New York Yankees

New York Yankees: Could the $189M Plan Get Aborted If Team Misses Playoffs?

NEW YORK, NY - JANUARY 24: Hal Steinbrenner, Managing General Partner / Co-Chairperson speaks to the media after Jorge Posada announces his retirement from the New York Yankees duirng a press conference at Yankee Stadium on January 24, 2012 in the Bronx borough of  New York City.  (Photo by Mike Stobe/Getty Images)
Mike Stobe/Getty Images
Doug RushSenior Analyst ISeptember 7, 2012

We all know about the plan.

I call it the "$189 million plan" that the Yankees are attempting to get their payroll down to by 2014.

And for the last couple of seasons, the Yankees have gotten away from throwing big money at free-agent players and have worked with a budget going after veteran players.

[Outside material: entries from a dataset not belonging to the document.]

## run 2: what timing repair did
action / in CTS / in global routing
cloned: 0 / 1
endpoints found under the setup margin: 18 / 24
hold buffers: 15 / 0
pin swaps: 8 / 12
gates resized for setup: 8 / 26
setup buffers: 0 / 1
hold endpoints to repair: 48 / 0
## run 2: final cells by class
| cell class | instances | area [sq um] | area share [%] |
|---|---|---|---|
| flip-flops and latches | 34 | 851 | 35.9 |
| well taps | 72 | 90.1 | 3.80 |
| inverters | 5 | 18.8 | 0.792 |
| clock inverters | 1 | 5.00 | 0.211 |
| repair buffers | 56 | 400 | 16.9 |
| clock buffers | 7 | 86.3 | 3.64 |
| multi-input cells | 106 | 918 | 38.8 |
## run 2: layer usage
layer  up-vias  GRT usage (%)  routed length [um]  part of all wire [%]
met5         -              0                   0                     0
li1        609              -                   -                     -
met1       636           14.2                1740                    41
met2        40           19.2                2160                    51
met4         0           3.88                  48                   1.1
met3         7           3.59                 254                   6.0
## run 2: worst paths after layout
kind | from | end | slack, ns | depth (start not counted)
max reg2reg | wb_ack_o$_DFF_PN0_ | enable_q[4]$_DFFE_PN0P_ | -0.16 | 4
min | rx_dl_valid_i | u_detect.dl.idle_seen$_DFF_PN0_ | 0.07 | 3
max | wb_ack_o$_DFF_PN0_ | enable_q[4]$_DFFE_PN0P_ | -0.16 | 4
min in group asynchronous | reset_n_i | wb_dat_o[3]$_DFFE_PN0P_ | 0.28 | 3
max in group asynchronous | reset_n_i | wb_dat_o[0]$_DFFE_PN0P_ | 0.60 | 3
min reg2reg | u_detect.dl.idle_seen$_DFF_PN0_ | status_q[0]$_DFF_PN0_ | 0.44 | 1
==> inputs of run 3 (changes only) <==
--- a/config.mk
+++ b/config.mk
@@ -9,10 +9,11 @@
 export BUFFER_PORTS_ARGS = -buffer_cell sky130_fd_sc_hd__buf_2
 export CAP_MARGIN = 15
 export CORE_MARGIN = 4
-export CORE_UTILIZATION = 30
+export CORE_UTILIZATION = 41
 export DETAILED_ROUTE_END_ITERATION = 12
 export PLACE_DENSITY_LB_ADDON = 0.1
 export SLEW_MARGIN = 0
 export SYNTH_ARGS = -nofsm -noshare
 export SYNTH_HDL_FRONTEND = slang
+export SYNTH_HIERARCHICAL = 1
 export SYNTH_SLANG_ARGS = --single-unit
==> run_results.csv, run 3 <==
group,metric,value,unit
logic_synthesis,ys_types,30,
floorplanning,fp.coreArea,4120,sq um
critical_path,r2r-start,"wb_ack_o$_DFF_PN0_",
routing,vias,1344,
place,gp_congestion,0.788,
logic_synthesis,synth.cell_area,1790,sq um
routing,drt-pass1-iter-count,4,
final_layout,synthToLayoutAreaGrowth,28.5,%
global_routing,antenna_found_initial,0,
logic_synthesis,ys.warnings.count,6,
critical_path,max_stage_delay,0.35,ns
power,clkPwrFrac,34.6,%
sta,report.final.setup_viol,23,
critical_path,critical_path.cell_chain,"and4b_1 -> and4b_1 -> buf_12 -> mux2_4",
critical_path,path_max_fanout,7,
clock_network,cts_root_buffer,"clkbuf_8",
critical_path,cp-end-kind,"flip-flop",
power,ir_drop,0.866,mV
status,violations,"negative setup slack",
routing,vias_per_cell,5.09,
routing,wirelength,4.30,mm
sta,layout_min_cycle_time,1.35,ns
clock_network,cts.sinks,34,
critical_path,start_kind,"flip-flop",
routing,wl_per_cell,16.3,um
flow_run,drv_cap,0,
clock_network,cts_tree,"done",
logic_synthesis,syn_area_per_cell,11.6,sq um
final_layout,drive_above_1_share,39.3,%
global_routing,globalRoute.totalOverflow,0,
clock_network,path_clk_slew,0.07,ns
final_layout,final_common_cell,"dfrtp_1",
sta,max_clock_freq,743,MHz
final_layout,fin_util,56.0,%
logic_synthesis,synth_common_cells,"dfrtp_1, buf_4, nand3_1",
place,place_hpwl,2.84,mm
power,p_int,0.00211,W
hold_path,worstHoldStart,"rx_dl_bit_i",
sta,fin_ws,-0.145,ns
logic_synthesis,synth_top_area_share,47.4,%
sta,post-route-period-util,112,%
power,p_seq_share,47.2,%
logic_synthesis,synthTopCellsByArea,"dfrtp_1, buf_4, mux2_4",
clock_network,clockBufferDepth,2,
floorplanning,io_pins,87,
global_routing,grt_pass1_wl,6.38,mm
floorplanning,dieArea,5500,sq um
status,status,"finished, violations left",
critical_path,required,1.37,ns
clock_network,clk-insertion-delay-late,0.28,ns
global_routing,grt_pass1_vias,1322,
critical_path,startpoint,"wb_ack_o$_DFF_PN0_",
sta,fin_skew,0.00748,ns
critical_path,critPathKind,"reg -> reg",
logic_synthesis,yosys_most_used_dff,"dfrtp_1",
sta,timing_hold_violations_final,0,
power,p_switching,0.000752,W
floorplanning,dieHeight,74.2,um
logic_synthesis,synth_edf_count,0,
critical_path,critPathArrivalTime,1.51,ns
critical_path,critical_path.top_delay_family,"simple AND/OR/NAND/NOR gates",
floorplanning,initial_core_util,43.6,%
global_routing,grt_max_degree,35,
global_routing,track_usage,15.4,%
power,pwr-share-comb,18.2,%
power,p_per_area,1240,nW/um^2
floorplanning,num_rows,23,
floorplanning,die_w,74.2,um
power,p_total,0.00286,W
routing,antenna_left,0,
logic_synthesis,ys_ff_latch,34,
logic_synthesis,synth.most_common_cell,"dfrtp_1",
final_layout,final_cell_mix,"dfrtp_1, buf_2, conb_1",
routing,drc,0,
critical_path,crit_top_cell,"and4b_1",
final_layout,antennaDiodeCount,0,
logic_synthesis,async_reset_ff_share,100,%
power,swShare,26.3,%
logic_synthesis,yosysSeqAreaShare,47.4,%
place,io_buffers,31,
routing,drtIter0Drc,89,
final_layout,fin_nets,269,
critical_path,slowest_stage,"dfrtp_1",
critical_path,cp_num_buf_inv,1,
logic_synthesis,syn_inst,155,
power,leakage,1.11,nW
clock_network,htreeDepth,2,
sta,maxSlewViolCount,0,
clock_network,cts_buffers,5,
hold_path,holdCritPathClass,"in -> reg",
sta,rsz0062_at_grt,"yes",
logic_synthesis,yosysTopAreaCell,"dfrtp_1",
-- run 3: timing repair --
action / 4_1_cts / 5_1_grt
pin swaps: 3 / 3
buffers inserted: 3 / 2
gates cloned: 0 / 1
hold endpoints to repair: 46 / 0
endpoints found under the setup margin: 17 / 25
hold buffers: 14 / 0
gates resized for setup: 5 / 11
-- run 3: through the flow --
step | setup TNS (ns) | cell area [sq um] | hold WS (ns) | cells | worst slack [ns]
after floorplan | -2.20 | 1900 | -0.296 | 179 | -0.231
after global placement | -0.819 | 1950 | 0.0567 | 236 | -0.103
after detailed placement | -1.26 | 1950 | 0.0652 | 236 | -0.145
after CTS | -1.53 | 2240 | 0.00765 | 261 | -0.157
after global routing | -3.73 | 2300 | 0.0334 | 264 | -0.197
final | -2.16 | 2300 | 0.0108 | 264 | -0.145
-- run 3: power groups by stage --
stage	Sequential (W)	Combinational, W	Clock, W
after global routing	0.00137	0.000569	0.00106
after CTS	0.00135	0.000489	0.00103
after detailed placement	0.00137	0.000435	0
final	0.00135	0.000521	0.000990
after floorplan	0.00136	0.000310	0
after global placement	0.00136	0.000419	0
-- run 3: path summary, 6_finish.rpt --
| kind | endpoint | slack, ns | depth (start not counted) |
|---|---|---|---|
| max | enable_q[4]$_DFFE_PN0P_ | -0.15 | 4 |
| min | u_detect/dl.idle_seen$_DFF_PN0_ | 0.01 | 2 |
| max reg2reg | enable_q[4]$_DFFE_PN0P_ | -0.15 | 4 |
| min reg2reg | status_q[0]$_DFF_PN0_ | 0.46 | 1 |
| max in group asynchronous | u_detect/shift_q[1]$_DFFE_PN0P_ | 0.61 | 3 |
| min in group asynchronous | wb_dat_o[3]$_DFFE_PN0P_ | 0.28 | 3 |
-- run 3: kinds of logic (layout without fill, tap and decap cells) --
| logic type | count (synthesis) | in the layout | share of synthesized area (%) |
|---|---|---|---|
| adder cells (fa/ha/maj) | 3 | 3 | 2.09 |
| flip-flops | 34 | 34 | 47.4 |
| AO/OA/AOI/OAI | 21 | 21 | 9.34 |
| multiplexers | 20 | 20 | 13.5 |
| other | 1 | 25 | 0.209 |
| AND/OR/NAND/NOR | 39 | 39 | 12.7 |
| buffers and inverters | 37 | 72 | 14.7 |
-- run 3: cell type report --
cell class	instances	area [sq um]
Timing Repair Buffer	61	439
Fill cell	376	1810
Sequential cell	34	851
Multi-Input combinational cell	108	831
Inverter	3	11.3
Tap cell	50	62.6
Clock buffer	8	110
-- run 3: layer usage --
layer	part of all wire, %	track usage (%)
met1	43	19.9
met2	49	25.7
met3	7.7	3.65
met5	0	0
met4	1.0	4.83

For the most part, it has worked because the Yankees were winning and getting to the playoffs.

However in 2012, getting to the postseason isn't a guarantee as it once used to be. Not when the Yankees have been playing sub-.500 baseball since the middle of July, a point in time where the Bombers had a 10-game lead in the A.L. East.

Plus, throw in the fact that the Baltimore Orioles and Tampa Bay Rays are knocking on the door of the division and could in fact knock the Yankees out of their top spot by the end of the month.

The last time the Yankees failed to make the postseason was back in the 2008 season; a year where the Rays and Boston Red Sox played in the ALCS and the Yankees watched the postseason from the comfort of their couches.

What happened that winter after they saw the Rays play in the World Series?

CC Sabathia got seven years and $162 million.

A.J. Burnett got five years and $82.5 million.

Mark Teixeira got eight years and $180 million.

And you can throw in the Yankees trading for Nick Swisher and re-signing Andy Pettitte for $5.5 million. Needless to say, the Yankees went on one of the most insane spending sprees as a result of not making the playoffs.

Four years later, the Yankees are potentially facing this situation again, and yet Hal Steinbrenner wants to get the payroll under $189 million.

Brian Cashman has tried to go with younger talent in the rotation with Michael Pineda and Ivan Nova and grooming Manny Banuelos and Dellin Betances in the minor leagues.

Nova took a step back with his performance and also landed on the DL with a shoulder injury, Pineda tore a labrum in his shoulder and missed the entire 2012 season, Banuelos got shut down in the minors and Betances got demoted from Triple-A to Double-A.

Throw in the fact that Phil Hughes has been inconsistent the entire season as well, and you have a pitching staff present and future with tremendous question marks.

Ken Rosenthal of FOX Sports wrote about the Yankees potential 2014 payroll plan and wants to see Steinbrenner attempt to stick by it if the Yankees fail to make October in 2012.

Personally, I don't think they will. As much as Hal keeps on sticking to that "goal," winning in New York is always the ultimate goal when your last name is Steinbrenner.

Would they go the route of the Los Angeles Dodgers and trade for bad contracts of superstar players of other teams? Not likely.

But the fans who pay their hard-earned money to come to Yankee Stadium and hope for winning baseball are going to express their strong disapproval if the Yankees fail to make changes and improvement if the team doesn't get back to October.

Am I hoping for 10-year deals for players on the wrong side of 30? Of course not.

But would I like to see the Yankees wisely use their resources to get better and get back to where they once were; you bet.

There's still quite a bit of baseball left to play, and a lot can happen between now and the end of the season.

But I have a feeling that if the Yankees fail to make the postseason again this October, there might be some major changes made in the Bronx.

And one of those changes could be the plan to reduce the payroll to $189 million by 2014.